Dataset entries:
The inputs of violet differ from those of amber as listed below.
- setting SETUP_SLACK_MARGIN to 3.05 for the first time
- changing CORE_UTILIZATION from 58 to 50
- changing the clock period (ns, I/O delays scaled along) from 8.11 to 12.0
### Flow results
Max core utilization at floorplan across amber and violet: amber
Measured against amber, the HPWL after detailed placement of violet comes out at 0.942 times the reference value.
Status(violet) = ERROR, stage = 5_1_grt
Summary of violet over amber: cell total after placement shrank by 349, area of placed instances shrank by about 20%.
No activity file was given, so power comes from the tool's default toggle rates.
==> v23: inputs <==
## component
module component (
    input  wire         clk,
    input  wire         rst,
    input  wire [31:0]  fifo1_data_in,
    input  wire [31:0]  fifo2_data_in,
    input  wire [31:0]  fifo3_data_in,
    input  wire         fifo1_write_en,
    input  wire         fifo2_write_en,
    input  wire         fifo3_write_en,
    input  wire         fifo1_read_en,
    input  wire         fifo2_read_en,
    input  wire         fifo3_read_en,
    output wire [31:0]  result_out,
    output wire         fifo1_empty,
    output wire         fifo2_empty,
    output wire         fifo3_empty,
    output wire         fifo1_full,
    output wire         fifo2_full,
    output wire         fifo3_full
);
    wire [31:0] fifo1_data_out;
    wire [31:0] fifo2_data_out;
    wire [31:0] fifo3_data_out;
    wire [31:0] mult_result;
    fifo #(
        .DEPTH(16),
        .DATA_WIDTH(32),
        .PTR_SIZE(5)
    ) fifo1_inst (
        .clk(clk),
        .rst(rst),
        .wr_en(fifo1_write_en),
        .re_en(fifo1_read_en),
        .data_in(fifo1_data_in),
        .data_out(fifo1_data_out),
        .empty(fifo1_empty),
        .full(fifo1_full)
    );
    fifo #(
        .DEPTH(16),
        .DATA_WIDTH(32),
        .PTR_SIZE(5)
    ) fifo2_inst (
        .clk(clk),
        .rst(rst),
        .wr_en(fifo2_write_en),
        .re_en(fifo2_read_en),
        .data_in(fifo2_data_in),
        .data_out(fifo2_data_out),
        .empty(fifo2_empty),
  ...
export LEC_CHECK = 0
export ABC_AREA = 0
export CAP_MARGIN = 20
export CELL_PAD_IN_SITES_DETAIL_PLACEMENT = 1
export CELL_PAD_IN_SITES_GLOBAL_PLACEMENT = 3
export CORE_ASPECT_RATIO = 0.73
export CORE_MARGIN = 4
export CORE_UTILIZATION = 43
export CTS_CLUSTER_DIAMETER = 28
export CTS_CLUSTER_SIZE = 54
export GPL_ROUTABILITY_DRIVEN = 1
export GPL_TIMING_DRIVEN = 1
export MAX_ROUTING_LAYER = met4
export MIN_ROUTING_LAYER = met2
export PLACE_DENSITY = 0.94
export SETUP_SLACK_MARGIN = 0.88
export SLEW_MARGIN = 10
export TNS_END_PERCENT = 45
create_clock -name core_clock -period 17.8 [get_ports {clk}]
run.sh (not shown) runs the stock make flow with config.mk's settings and CLKGATE_MAP_FILE=.
==> inputs of v37, as changes to v23 <==
- ABC_AREA: 0 -> unset
- CELL_PAD_IN_SITES_DETAIL_PLACEMENT: 1 -> unset
- CELL_PAD_IN_SITES_GLOBAL_PLACEMENT: 3 -> unset
- CORE_ASPECT_RATIO: 0.73 -> unset
- CORE_MARGIN: 4 -> 2
- CORE_UTILIZATION: 43 -> 60
- CTS_CLUSTER_DIAMETER: 28 -> unset
- CTS_CLUSTER_SIZE: 54 -> 60
- GPL_ROUTABILITY_DRIVEN: 1 -> unset
- GPL_TIMING_DRIVEN: 1 -> unset
- MAX_ROUTING_LAYER: met4 -> unset
- MIN_ROUTING_LAYER: met2 -> unset
- PLACE_DENSITY: 0.94 -> 0.6
- SETUP_SLACK_MARGIN: 0.88 -> unset
- SLEW_MARGIN: 10 -> 20
- TNS_END_PERCENT: 45 -> unset
==> flow/constraint.sdc (replaced) <==
create_clock -name core_clock -period 8.79 [get_ports {clk}]
set_input_delay 1.7580 -clock core_clock [delete_from_list [all_inputs] [get_ports {clk}]]
set_output_delay 1.7580 -clock core_clock [all_outputs]
set_load 0.01 [all_outputs]
==> inputs of v19, as changes to v23 <==
- ABC_AREA: 0 -> unset
- CELL_PAD_IN_SITES_DETAIL_PLACEMENT: 1 -> unset
- CELL_PAD_IN_SITES_GLOBAL_PLACEMENT: 3 -> unset
- CORE_ASPECT_RATIO: 0.73 -> unset
- CORE_MARGIN: 4 -> 2
- CORE_UTILIZATION: 43 -> 58
- CTS_CLUSTER_DIAMETER: 28 -> 37
- CTS_CLUSTER_SIZE: 54 -> unset
- GPL_ROUTABILITY_DRIVEN: 1 -> unset
- GPL_TIMING_DRIVEN: 1 -> unset
- MAX_ROUTING_LAYER: met4 -> unset
- MIN_ROUTING_LAYER: met2 -> unset
- PLACE_DENSITY: 0.94 -> 0.6
- SETUP_SLACK_MARGIN: 0.88 -> unset
- SLEW_MARGIN: 10 -> 20
- TNS_END_PERCENT: 45 -> 5
==> flow/constraint.sdc (replaced) <==
create_clock -name core_clock -period 10.3 [get_ports {clk}]
set_input_delay 2.0600 -clock core_clock [delete_from_list [all_inputs] [get_ports {clk}]]
set_output_delay 2.0600 -clock core_clock [all_outputs]
set_load 0.01 [all_outputs]
==> comparison <==
First-iteration DRC count: v23 > v19 > v37.
Routed wire length, lowest first: v37, v19, v23.
Of v23 and v19, v23 has the higher clock skew (gap 0.0065 ns).
Critical path depth: v23 < v37 < v19.
v23 went through all stages and came out clean. v37 completed, yet does not pass: negative setup slack. v19 completed, yet does not pass: negative setup slack.
Via count, highest first: v23, v19, v37.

# [Aim of the task]
Transcribe the entries above word for word, from the first line through the line containing "## component", and nothing else.

# [Answer box]
The inputs of violet differ from those of amber as listed below.
- setting SETUP_SLACK_MARGIN to 3.05 for the first time
- changing CORE_UTILIZATION from 58 to 50
- changing the clock period (ns, I/O delays scaled along) from 8.11 to 12.0
### Flow results
Max core utilization at floorplan across amber and violet: amber
Measured against amber, the HPWL after detailed placement of violet comes out at 0.942 times the reference value.
Status(violet) = ERROR, stage = 5_1_grt
Summary of violet over amber: cell total after placement shrank by 349, area of placed instances shrank by about 20%.
No activity file was given, so power comes from the tool's default toggle rates.
==> v23: inputs <==
## component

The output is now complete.